To continue the progress made to date and meet future demand, Ontario has developed a comprehensive surgical recovery plan to enable hospitals and community providers to operate at 110 to 115 per cent capacity, bolstering the health system’s capacity to ensure patients’ surgical and recovery care needs are met at all stages, from primary care referrals, hospital discharge to recovery at home. The plan encompasses the entire continuum of care, including:
- Hospital care: A new investment of $300 million from the 2021 Budget dedicated to help the hospital sector recover and perform thousands more surgeries and diagnostic imaging hours, and help reduce wait times.
- $216 million for hospitals to extend operating room hours into evenings and weekends and perform up to 67,000 additional surgeries on top of the typical volume of 650,000 scheduled surgeries that happen in main operating rooms each year. New surgeries funded may include up to 33,000 new cataracts surgeries, up to 4,300 new orthopedics surgeries and up to 9,000 new paediatrics surgeries.
- $35 million for MRI and CT imaging, enabling over 75,000 additional hours of MRI scanning and over 60,000 additional hours of CT scanning, on top of the 577,000 hours and 550,000 hours that happen each year, respectively. This represents a 12 per cent overall increase in available hours.
- $18 million investment in centralized surgical waitlist management to increase use of electronic referrals and support work to enable efficient tracking of surgical information, making better use of specialist and hospital resources and reducing patient wait times.

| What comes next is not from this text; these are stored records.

### src/fetch_settings.svh
`ifndef FETCH_SETTINGS_SVH
`define FETCH_SETTINGS_SVH

// datapath width, address and instruction
`define XLEN 32

`define RESET_PC 32'h8000_0000

// reads in flight, also response buffer depth (power of two)
`define FETCH_DEPTH 4

`define EPOCH_W 2

// read id = {SRC_ID, epoch}
`define ID_W 4
`define SRC_ID 2'b01

`endif
### src/pc_ctrl_pkg.sv
`default_nettype none

package pc_ctrl_pkg;

    // coarse class, enough to steer the pc
    typedef enum logic [2:0] {
        KIND_ALU,
        KIND_LOAD,
        KIND_STORE,
        KIND_BRANCH,
        KIND_JAL,
        KIND_JALR,
        KIND_MULDIV,
        KIND_SYSTEM
    } inst_kind_t;

    // sequencer issue state
    typedef enum logic [1:0] {
        PC_RUN,
        PC_HOLD_RESOLVE,   // waiting on branch/jalr outcome
        PC_HOLD_MD         // waiting on mul/div
    } pc_state_t;

endpackage

`default_nettype wire

### src/mem_bus_pkg.sv
`default_nettype none

`include "fetch_settings.svh"

package mem_bus_pkg;

    // byte address
    typedef logic [`XLEN-1:0] addr_t;

    // raw instruction word from memory
    typedef logic [`XLEN-1:0] inst_t;

    // tag on every read, src bits on top, epoch below
    typedef logic [`ID_W-1:0] bus_id_t;

    // flush generation
    typedef logic [`EPOCH_W-1:0] epoch_t;

endpackage

`default_nettype wire

### src/fetch_if.sv
`timescale 1ns/1ps
`default_nettype none

// one valid/ready beat between fetch stages
interface fetch_if;

    logic                valid;
    logic                ready;
    mem_bus_pkg::addr_t  pc;
    mem_bus_pkg::inst_t  inst;    // zero on the request side
    mem_bus_pkg::epoch_t epoch;

    modport src (
        output valid,
        output pc,
        output inst,
        output epoch,
        input  ready
    );

    modport dst (
        input  valid,
        input  pc,
        input  inst,
        input  epoch,
        output ready
    );

endinterface

`default_nettype wire

### src/fetch_top.sv
`timescale 1ns/1ps
`default_nettype none

module fetch_top (
    input  logic                    clk,
    input  logic                    rst_n,
    output logic                    ar_valid,
    input  logic                    ar_ready,
    output mem_bus_pkg::addr_t      ar_addr,
    output mem_bus_pkg::bus_id_t    ar_id,
    input  logic                    r_valid,
    input  mem_bus_pkg::inst_t      r_data,
    input  mem_bus_pkg::bus_id_t    r_id,
    input  logic                    redirect_valid,
    input  mem_bus_pkg::addr_t      redirect_pc,
    input  logic                    md_done,
    output logic                    out_valid,
    input  logic                    out_ready,
    output mem_bus_pkg::addr_t      out_pc,
    output mem_bus_pkg::inst_t      out_inst,
    output pc_ctrl_pkg::inst_kind_t out_kind
);

    fetch_if req_if ();
    fetch_if beat_if ();

    mem_bus_pkg::epoch_t     cur_epoch;
    logic                    jal_valid;
    mem_bus_pkg::addr_t      jal_target;
    logic                    hold_valid;
    pc_ctrl_pkg::inst_kind_t hold_kind;
    mem_bus_pkg::addr_t      hold_pc;

    pc_sequencer pc_sequencer_inst (
        .clk            (clk),
        .rst_n          (rst_n),
        .req            (req_if.src),
        .jal_valid      (jal_valid),
        .jal_target     (jal_target),
        .hold_valid     (hold_valid),
        .hold_kind      (hold_kind),
        .hold_pc        (hold_pc),
        .redirect_valid (redirect_valid),
        .redirect_pc    (redirect_pc),
        .md_done        (md_done),
        .cur_epoch      (cur_epoch)
    );

    fetch_port fetch_port_inst (
        .clk       (clk),
        .rst_n     (rst_n),
        .req       (req_if.dst),
        .beat      (beat_if.src),
        .cur_epoch (cur_epoch),
        .ar_valid  (ar_valid),
        .ar_ready  (ar_ready),
        .ar_addr   (ar_addr),
        .ar_id     (ar_id),
        .r_valid   (r_valid),
        .r_data    (r_data),
        .r_id      (r_id)
    );

    inst_predecode inst_predecode_inst (
        .clk        (clk),
        .rst_n      (rst_n),
        .beat       (beat_if.dst),
        .cur_epoch  (cur_epoch),
        .jal_valid  (jal_valid),
        .jal_target (jal_target),
        .hold_valid (hold_valid),
        .hold_kind  (hold_kind),
        .hold_pc    (hold_pc),
        .out_valid  (out_valid),
        .out_ready  (out_ready),
        .out_pc     (out_pc),
        .out_inst   (out_inst),
        .out_kind   (out_kind)
    );

endmodule

`default_nettype wire

### src/inst_predecode.sv
`timescale 1ns/1ps
`default_nettype none

`include "fetch_settings.svh"

module inst_predecode (
    input  logic                    clk,
    input  logic                    rst_n,
    fetch_if.dst                    beat,
    input  mem_bus_pkg::epoch_t     cur_epoch,
    output logic                    jal_valid,
    output mem_bus_pkg::addr_t      jal_target,
    output logic                    hold_valid,
    output pc_ctrl_pkg::inst_kind_t hold_kind,
    output mem_bus_pkg::addr_t      hold_pc,
    output logic                    out_valid,
    input  logic                    out_ready,
    output mem_bus_pkg::addr_t      out_pc,
    output mem_bus_pkg::inst_t      out_inst,
    output pc_ctrl_pkg::inst_kind_t out_kind
);

    pc_ctrl_pkg::inst_kind_t kind;
    mem_bus_pkg::addr_t      j_imm;
    logic                    in_fresh;
    logic                    take;
    logic                    is_hold;
    logic                    is_trig;

    logic                    valid_q;
    mem_bus_pkg::epoch_t     epoch_q;
    logic                    trig_q;   // this entry caused the last flush

    always_comb begin
        case (beat.inst[6:0])
            7'b0110011: begin
                if (beat.inst[31:25] == 7'b0000001) begin
                    kind = pc_ctrl_pkg::KIND_MULDIV;   // M extension
                end else begin
                    kind = pc_ctrl_pkg::KIND_ALU;
                end
            end
            7'b0000011: kind = pc_ctrl_pkg::KIND_LOAD;
            7'b0100011: kind = pc_ctrl_pkg::KIND_STORE;
            7'b1100011: kind = pc_ctrl_pkg::KIND_BRANCH;
            7'b1101111: kind = pc_ctrl_pkg::KIND_JAL;
            7'b1100111: kind = pc_ctrl_pkg::KIND_JALR;
            7'b1110011: kind = pc_ctrl_pkg::KIND_SYSTEM;
            default:    kind = pc_ctrl_pkg::KIND_ALU;   // op-imm, lui, auipc, fence
        endcase
    end

    // J-type immediate, bit 0 always zero
    assign j_imm = {{(`XLEN - 20){beat.inst[31]}}, beat.inst[19:12], beat.inst[20],
                    beat.inst[30:21], 1'b0};

    assign in_fresh   = (beat.epoch == cur_epoch);
    assign beat.ready = !valid_q || out_ready;
    assign take       = beat.valid && beat.ready && in_fresh;

    assign is_hold = (kind == pc_ctrl_pkg::KIND_BRANCH) || (kind == pc_ctrl_pkg::KIND_JALR)
                     || (kind == pc_ctrl_pkg::KIND_MULDIV);
    assign is_trig = is_hold || (kind == pc_ctrl_pkg::KIND_JAL);

    // pulses go out as the word enters the output register
    assign jal_valid  = take && (kind == pc_ctrl_pkg::KIND_JAL);
    assign jal_target = beat.pc + j_imm;
    assign hold_valid = take && is_hold;
    assign hold_kind  = kind;
    assign hold_pc    = beat.pc;

    always_ff @(posedge clk or negedge rst_n) begin
        if (!rst_n) begin
            valid_q <= 1'b0;
        end else if (take) begin
            valid_q <= 1'b1;
        end else if (out_ready) begin
            valid_q <= 1'b0;
        end else if (valid_q && (epoch_q != cur_epoch) && !trig_q) begin
            valid_q <= 1'b0;   // overtaken by a flush
        end
    end

    always_ff @(posedge clk) begin
        if (take) begin
            out_pc   <= beat.pc;
            out_inst <= beat.inst;
            out_kind <= kind;
            epoch_q  <= beat.epoch;
            trig_q   <= is_trig;
        end
    end

    assign out_valid = valid_q;

endmodule

`default_nettype wire

### src/fetch_port.sv
`timescale 1ns/1ps
`default_nettype none

`include "fetch_settings.svh"

module fetch_port (
    input  logic                 clk,
    input  logic                 rst_n,
    fetch_if.dst                 req,
    fetch_if.src                 beat,
    input  mem_bus_pkg::epoch_t  cur_epoch,
    output logic                 ar_valid,
    input  logic                 ar_ready,
    output mem_bus_pkg::addr_t   ar_addr,
    output mem_bus_pkg::bus_id_t ar_id,
    input  logic                 r_valid,
    input  mem_bus_pkg::inst_t   r_data,
    input  mem_bus_pkg::bus_id_t r_id
);

    localparam int DEPTH = `FETCH_DEPTH;
    localparam int PTR_W = $clog2(DEPTH);
    localparam int CNT_W = $clog2(DEPTH + 1);
    localparam logic [CNT_W:0] LIMIT = (CNT_W + 1)'(DEPTH);

    logic                rq_valid;
    mem_bus_pkg::addr_t  rq_pc;
    mem_bus_pkg::epoch_t rq_epoch;
    logic                ar_hs;
    logic                req_hs;
    logic [CNT_W-1:0]    out_cnt;   // reads issued, no response yet
    logic [CNT_W-1:0]    buf_cnt;
    logic [CNT_W:0]      used;

    mem_bus_pkg::addr_t  pcq_mem [DEPTH];
    logic [PTR_W-1:0]    pcq_wr;
    logic [PTR_W-1:0]    pcq_rd;

    mem_bus_pkg::addr_t  buf_pc    [DEPTH];
    mem_bus_pkg::inst_t  buf_inst  [DEPTH];
    mem_bus_pkg::epoch_t buf_epoch [DEPTH];
    logic [PTR_W-1:0]    buf_wr;
    logic [PTR_W-1:0]    buf_rd;

    mem_bus_pkg::epoch_t rsp_epoch;
    logic                rsp_keep;
    logic                head_stale;
    logic                buf_pop;

    assign ar_hs  = rq_valid && ar_ready;
    assign used   = {1'b0, out_cnt} + {1'b0, buf_cnt} + {{CNT_W{1'b0}}, rq_valid};
    // never more in flight than the buffer can take back
    assign req.ready = (used < LIMIT) && (!rq_valid || ar_ready);
    assign req_hs    = req.valid && req.ready;

    always_ff @(posedge clk or negedge rst_n) begin
        if (!rst_n) begin
            rq_valid <= 1'b0;
        end else if (req_hs) begin
            rq_valid <= 1'b1;
        end else if (ar_hs) begin
            rq_valid <= 1'b0;
        end
    end

    always_ff @(posedge clk) begin
        if (req_hs) begin
            rq_pc    <= req.pc;
            rq_epoch <= req.epoch;
        end
    end

    assign ar_valid = rq_valid;
    assign ar_addr  = rq_pc;
    assign ar_id    = {`SRC_ID, rq_epoch};

    // pc of each outstanding read, responses come back in order
    always_ff @(posedge clk) begin
        if (ar_hs) begin
            pcq_mem[pcq_wr] <= rq_pc;
        end
    end

    always_ff @(posedge clk or negedge rst_n) begin
        if (!rst_n) begin
            out_cnt <= '0;
            pcq_wr  <= '0;
            pcq_rd  <= '0;
        end else begin
            case ({ar_hs, r_valid})
                2'b10:   out_cnt <= out_cnt + 1'b1;
                2'b01:   out_cnt <= out_cnt - 1'b1;
                default: out_cnt <= out_cnt;
            endcase
            if (ar_hs) pcq_wr <= pcq_wr + 1'b1;
            if (r_valid) pcq_rd <= pcq_rd + 1'b1;
        end
    end

    assign rsp_epoch = r_id[`EPOCH_W-1:0];
    assign rsp_keep  = r_valid && (r_id[`ID_W-1:`EPOCH_W] == `SRC_ID)
                       && (rsp_epoch == cur_epoch);

    always_ff @(posedge clk) begin
        if (rsp_keep) begin
            buf_pc[buf_wr]    <= pcq_mem[pcq_rd];
            buf_inst[buf_wr]  <= r_data;
            buf_epoch[buf_wr] <= rsp_epoch;
        end
    end

    // flow changed after the entry went in
    assign head_stale = (buf_cnt != '0) && (buf_epoch[buf_rd] != cur_epoch);
    assign beat.valid = (buf_cnt != '0) && !head_stale;
    assign beat.pc    = buf_pc[buf_rd];
    assign beat.inst  = buf_inst[buf_rd];
    assign beat.epoch = buf_epoch[buf_rd];
    assign buf_pop    = (beat.valid && beat.ready) || head_stale;

    always_ff @(posedge clk or negedge rst_n) begin
        if (!rst_n) begin
            buf_cnt <= '0;
            buf_wr  <= '0;
            buf_rd  <= '0;
        end else begin
            case ({rsp_keep, buf_pop})
                2'b10:   buf_cnt <= buf_cnt + 1'b1;
                2'b01:   buf_cnt <= buf_cnt - 1'b1;
                default: buf_cnt <= buf_cnt;
            endcase
            if (rsp_keep) buf_wr <= buf_wr + 1'b1;
            if (buf_pop) buf_rd <= buf_rd + 1'b1;
        end
    end

endmodule

`default_nettype wire

### src/pc_sequencer.sv
`timescale 1ns/1ps
`default_nettype none

`include "fetch_settings.svh"

module pc_sequencer (
    input  logic                    clk,
    input  logic                    rst_n,
    fetch_if.src                    req,
    input  logic                    jal_valid,
    input  mem_bus_pkg::addr_t      jal_target,
    input  logic                    hold_valid,
    input  pc_ctrl_pkg::inst_kind_t hold_kind,
    input  mem_bus_pkg::addr_t      hold_pc,
    input  logic                    redirect_valid,
    input  mem_bus_pkg::addr_t      redirect_pc,
    input  logic                    md_done,
    output mem_bus_pkg::epoch_t     cur_epoch
);

    localparam mem_bus_pkg::addr_t STEP = 'd4;

    pc_ctrl_pkg::pc_state_t state_q;
    pc_ctrl_pkg::pc_state_t state_d;
    mem_bus_pkg::addr_t     pc_q;
    mem_bus_pkg::addr_t     pc_d;
    mem_bus_pkg::epoch_t    epoch_q;
    logic                   bump;
    logic                   req_hs;

    assign req_hs = req.valid && req.ready;

    // next pc: jal first, then hold/resume, then sequential
    always_comb begin
        state_d = state_q;
        pc_d    = pc_q;
        bump    = 1'b0;
        if (jal_valid) begin
            pc_d = jal_target;
            bump = 1'b1;
        end else if (hold_valid) begin
            // park the fall-through pc, used again after md_done
            pc_d = hold_pc + STEP;
            bump = 1'b1;
            if (hold_kind == pc_ctrl_pkg::KIND_MULDIV) begin
                state_d = pc_ctrl_pkg::PC_HOLD_MD;
            end else begin
                state_d = pc_ctrl_pkg::PC_HOLD_RESOLVE;
            end
        end else begin
            case (state_q)
                pc_ctrl_pkg::PC_HOLD_RESOLVE: begin
                    if (redirect_valid) begin
                        pc_d    = redirect_pc;
                        state_d = pc_ctrl_pkg::PC_RUN;
                    end
                end
                pc_ctrl_pkg::PC_HOLD_MD: begin
                    if (md_done) begin
                        state_d = pc_ctrl_pkg::PC_RUN;   // pc already hold_pc+4
                    end
                end
                default: begin
                    if (req_hs) begin
                        pc_d = pc_q + STEP;
                    end
                end
            endcase
        end
    end

    always_ff @(posedge clk or negedge rst_n) begin
        if (!rst_n) begin
            state_q <= pc_ctrl_pkg::PC_RUN;
            pc_q    <= `RESET_PC;
            epoch_q <= '0;
        end else begin
            state_q <= state_d;
            pc_q    <= pc_d;
            if (bump) begin
                epoch_q <= epoch_q + 1'b1;   // kills everything younger
            end
        end
    end

    // offer a fetch every cycle while running
    assign req.valid = (state_q == pc_ctrl_pkg::PC_RUN);
    assign req.pc    = pc_q;
    assign req.inst  = '0;
    assign req.epoch = epoch_q;

    assign cur_epoch = epoch_q;

endmodule

`default_nettype wire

- $1 million for surgical smoothing coaching from an expert team of experienced surgeons and administrators to support knowledge sharing and best practices to optimize the use of operating rooms at key high-volume hospitals.
- $30 million for the new Surgical Innovation Fund to help hospitals in each region of the province to address barriers and increase their surgical output. Approval for funding will be released in September 2021 for immediate implementation this year.

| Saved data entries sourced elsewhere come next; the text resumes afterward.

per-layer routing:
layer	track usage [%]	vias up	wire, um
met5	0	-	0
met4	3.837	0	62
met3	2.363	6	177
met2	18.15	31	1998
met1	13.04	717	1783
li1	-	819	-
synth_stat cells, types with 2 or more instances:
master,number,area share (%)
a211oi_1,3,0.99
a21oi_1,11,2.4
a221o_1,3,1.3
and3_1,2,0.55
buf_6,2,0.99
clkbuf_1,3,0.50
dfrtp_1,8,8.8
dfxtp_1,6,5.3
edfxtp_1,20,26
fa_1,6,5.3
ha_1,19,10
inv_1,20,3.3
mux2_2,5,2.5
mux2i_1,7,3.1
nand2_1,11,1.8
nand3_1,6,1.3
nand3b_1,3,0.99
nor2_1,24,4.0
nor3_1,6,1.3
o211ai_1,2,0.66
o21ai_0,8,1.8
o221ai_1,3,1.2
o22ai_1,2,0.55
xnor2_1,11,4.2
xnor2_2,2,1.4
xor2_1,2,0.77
<file path="src/design/elinkPkg.sv">
// Shared types and 8b10b special codes for the E-link loopback
// Symbols are written abcdei_fghj with bit a in bit 9
// Only K28.1, K28.5 and K28.6 are known to the link
package elinkPkg;

  localparam int SymW = 10;  // One 8b10b symbol

  // Delimiter carried with every byte
  typedef enum logic [1:0] {
    delimData = 2'd0,  // Plain D.x.y byte
    delimSop  = 2'd1,  // K28.1
    delimEop  = 2'd2,  // K28.6
    delimIdle = 2'd3   // K28.5, also the comma
  } delimT;

  // Register map of the config block
  typedef enum logic [1:0] {
    addrCtrl     = 2'd0,
    addrStatus   = 2'd1,
    addrErrCount = 2'd2
  } CfgAddrT;

  // Neg form is sent at negative running disparity
  localparam logic [SymW-1:0] K285Neg = 10'b001111_1010;
  localparam logic [SymW-1:0] K285Pos = 10'b110000_0101;
  localparam logic [SymW-1:0] K281Neg = 10'b001111_1001;
  localparam logic [SymW-1:0] K281Pos = 10'b110000_0110;
  localparam logic [SymW-1:0] K286Neg = 10'b001111_0110;
  localparam logic [SymW-1:0] K286Pos = 10'b110000_1001;

endpackage

</file>
<file path="src/design/elinkSer.sv">
// 10-to-2 serializer, bit pair txSym[1:0] leaves first
// reverse10b flips the symbol bit order; swapOut swaps bits within a pair
// Expects a symStb every 5 clocks, otherwise zeros are shifted out
module elinkSer
(
  input  logic                      getDataTrig,
  input  logic                      rstN,
  input  logic [elinkPkg::SymW-1:0] txSym,
  input  logic                      symStb,
  input  logic                      reverse10b,
  input  logic                      swapOut,
  output logic [1:0]                edataOut
);
  import elinkPkg::*;

  logic [SymW-1:0] loadSym;  // Symbol in send order
  logic [SymW-1:0] shReg;    // Pairs still to send

  always_comb
  begin
    if (reverse10b)
      loadSym = {<<{txSym}};
    else
      loadSym = txSym;
  end

  always_ff @(posedge getDataTrig or negedge rstN)
  begin
    if (!rstN)
      shReg <= '0;
    else if (symStb)
      shReg <= loadSym;
    else
      shReg <= {2'b00, shReg[SymW-1:2]};  // Next pair
  end

  assign edataOut = swapOut ? {shReg[0], shReg[1]} : shReg[1:0];

endmodule

</file>
<file path="config.mk">
export PLATFORM = sky130hd
export DESIGN_NAME = elinkSer
export DESIGN_NICKNAME = d
export VERILOG_FILES = /design/src/design/elinkPkg.sv /design/src/design/elinkSer.sv
export SDC_FILE = /design/constraint.sdc
export NUM_CORES = 1
export LEC_CHECK = 0
export BUFFER_PORTS_ARGS = -buffer_cell sky130_fd_sc_hd__clkbuf_2
export CAP_MARGIN = 20
export CORE_AREA = 4 4 41 43
export CTS_CLUSTER_SIZE = 30
export DETAILED_ROUTE_END_ITERATION = 8
export DIE_AREA = 0 0 45 47
export PLACE_DENSITY_LB_ADDON = 0.25
export RECOVER_POWER = 100
export SLEW_MARGIN = 25
export SYNTH_ARGS = -nofsm -noshare
export SYNTH_HDL_FRONTEND = slang
export SYNTH_SLANG_ARGS = --single-unit
</file>
<file path="constraint.sdc">
create_clock -name getDataTrig -period 0.8 [get_ports getDataTrig]
set_input_delay 0.16 -clock getDataTrig [delete_from_list [all_inputs] [get_ports getDataTrig]]
set_output_delay 0.16 -clock getDataTrig [all_outputs]
set_load 0.05 [all_outputs]
</file>
**Yosys cells after proc, flatten, opt, wreduce, memory -nomap -nowiden**

Index checks and enable logic that the tools add are counted.

- Flip-flop bits (word level): 10
- Bits in latches: 0
- Bits in writable memories: 0
- Memory bits (read-only): 0
- Output and inout port bits: 2
- Logic and storage cells: 4
- Memories kept: 0

- Add/subtract/negate cells: 0
- Multipliers: 0
- Div/mod/pow operators: 0
- $lt $le $gt $ge: 0
- Equal/unequal tests: 0
- Shifts and indexed selects: 0
- Multiplexer cells: 3
- Bitwise gates (word level): 0
- Reduce and logical (&&, ||, !) cells: 0

Operators by type and width:

| cell | count |
|---|---|
| $mux 10 | 2 |
| $mux 2 | 1 |

**Depth between registers and ports, before layout**

Gate-level depths: netlist (run 1).

- Depth after elaboration: 2
- Mapped depth: 4

**Least setup slack after synthesis (run 1)**

OpenSTA, ideal clock, no wires.

- Kind: reg2out
- Start point: register shReg[1]
- End point: output port edataOut[0]
- Data arrival time: 0.729 ns
- Data required time: 0.640 ns
- Setup slack: -0.089 ns
- Cell stages (with the launch flop): 2
- Buffers on the path: 0
- Path through: dfrtp_1 > mux2_2

- Longest elaborated chain between the ends: 1

Ends and longest elaborated chain:

| element | RTL line | source |
|---|---|---|
| start: declaration | elinkSer.sv:17 | `logic [SymW-1:0] shReg;` |
| start signal: assignment | elinkSer.sv:32 | `shReg <= loadSym;` |
| start signal: assignment | elinkSer.sv:34 | `shReg <= {2'b00, shReg[SymW-1:2]};` |
| $mux 2 | elinkSer.sv:37 | `assign edataOut = swapOut ? {shReg[0], shReg[1]} : shReg[1:0];` |
| end: declaration | elinkSer.sv:12 | `output logic [1:0] edataOut` |

No other way between the ends.

**Final worst setup path (run 1)**

- Start point: register shReg[1]
- End point: output port edataOut[1]

Same word-level chain as after synthesis.

==> results of run 1 <==
-- metal layers --
layer / vias to the layer above / wire (um)
met5: - / 0
met4: 0 / 7
met3: 2 / 83
met2: 15 / 407
met1: 166 / 376
li1: 188 / -
-- synthesized netlist by cell type (all sizes together) --
master | n | area (um^2)
a21oi | 8 | 40.0
dfrtp | 10 | 250
mux2 | 2 | 22.5
nor2b | 2 | 12.5
mux2i | 10 | 100
nor2 | 8 | 30.0
buf | 3 | 26.3
-- kinds of logic after synthesis --
kind of cell | after synthesis | synth area share, %
multiplexers | 12 | 25.5
flip-flops | 10 | 51.9
AND/OR/NAND/NOR | 10 | 8.83
AO/OA/AOI/OAI | 8 | 8.31
buffers and inverters | 3 | 5.45
-- metrics by stage --
step                      total power, mW  hold slack, ps  area (um^2)
after global placement              0.813            38.3          582
final                                1.29             182          633
after CTS                            1.31             177          646
after detailed placement            0.818            38.2          582
after global routing                 1.37             174          633
after floorplan                     0.741            -136          489
-- where the power goes --
group          total, mW  internal (mW)  switching, mW  leakage, nW
Combinational      0.265          0.127          0.138        0.188
Clock              0.454          0.276          0.178       0.0210
Sequential         0.567          0.552         0.0150        0.117
Total               1.29          0.955          0.330        0.326
-- tightest hold or removal path, stage by stage --
cell                       delay, ps
sky130_fd_sc_hd__clkbuf_2         90
sky130_fd_sc_hd__mux2i_1          60
sky130_fd_sc_hd__nor2b_1         100
-- cell type report --
cell class	instances	area share, %
flip-flops and latches	10	39.5
multi-input cells	30	33.6
repair buffers	18	18.2
clock buffers	4	5.73
well taps	15	2.96
-- layout by cell type (no fill, tap or decap) --
cell type                       count
sky130_fd_sc_hd__clkbuf_2          15
sky130_fd_sc_hd__mux2i_1           10
sky130_fd_sc_hd__dfrtp_1           10
sky130_fd_sc_hd__nor2_1             8
sky130_fd_sc_hd__a21oi_1            8
sky130_fd_sc_hd__clkbuf_4           3
sky130_fd_sc_hd__nor2b_1            2
sky130_fd_sc_hd__mux2_4             2
sky130_fd_sc_hd__buf_8              2
sky130_fd_sc_hd__clkbuf_8           1
sky130_fd_sc_hd__dlygate4sd3_1      1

- Increase health system capacity through community alternatives to hospital care: A new investment of up to $24 million to increase volumes of low-risk, publicly funded surgical and diagnostic services in independent health facilities and to support the licensing of new independent health facilities for existing services.
This funding builds on investments currently underway that support integrated care across the continuum, including $1.2 million for cancer prevention and screening initiatives and $143 million to support post-hospital care with ongoing programs such as rehab hospitals, use of virtual care, home care and transitional care.
The government and Ontario Health will work with hospitals to determine which hospitals can increase their surgical activity based on the local situation. Funding allocations for additional surgeries will be communicated to hospitals in early fall as they continue to ramp up to increase their surgical output.
Building on initiatives to increase health human resources capacity in hospitals during the pandemic, Ontario’s surgical recovery plan also includes initiatives that support health human resources capacity for increased surgical volumes in hospitals, including expanding existing initiatives and developing additional programs.
“Ontario patients should feel safe and confident in accessing the health system and getting the care they need,” said Matthew Anderson, President and CEO of Ontario Health. “With funding provided by the government, we will work with partners across the system to deliver expanded care and service to patients needing preventative, primary, surgical and specialist care.”
The government will work with its health system partners to closely monitor both surgical output in hospitals and patient wait times and implement additional measures if needed to ensure patients and their families have access to the safe, high-quality care they need.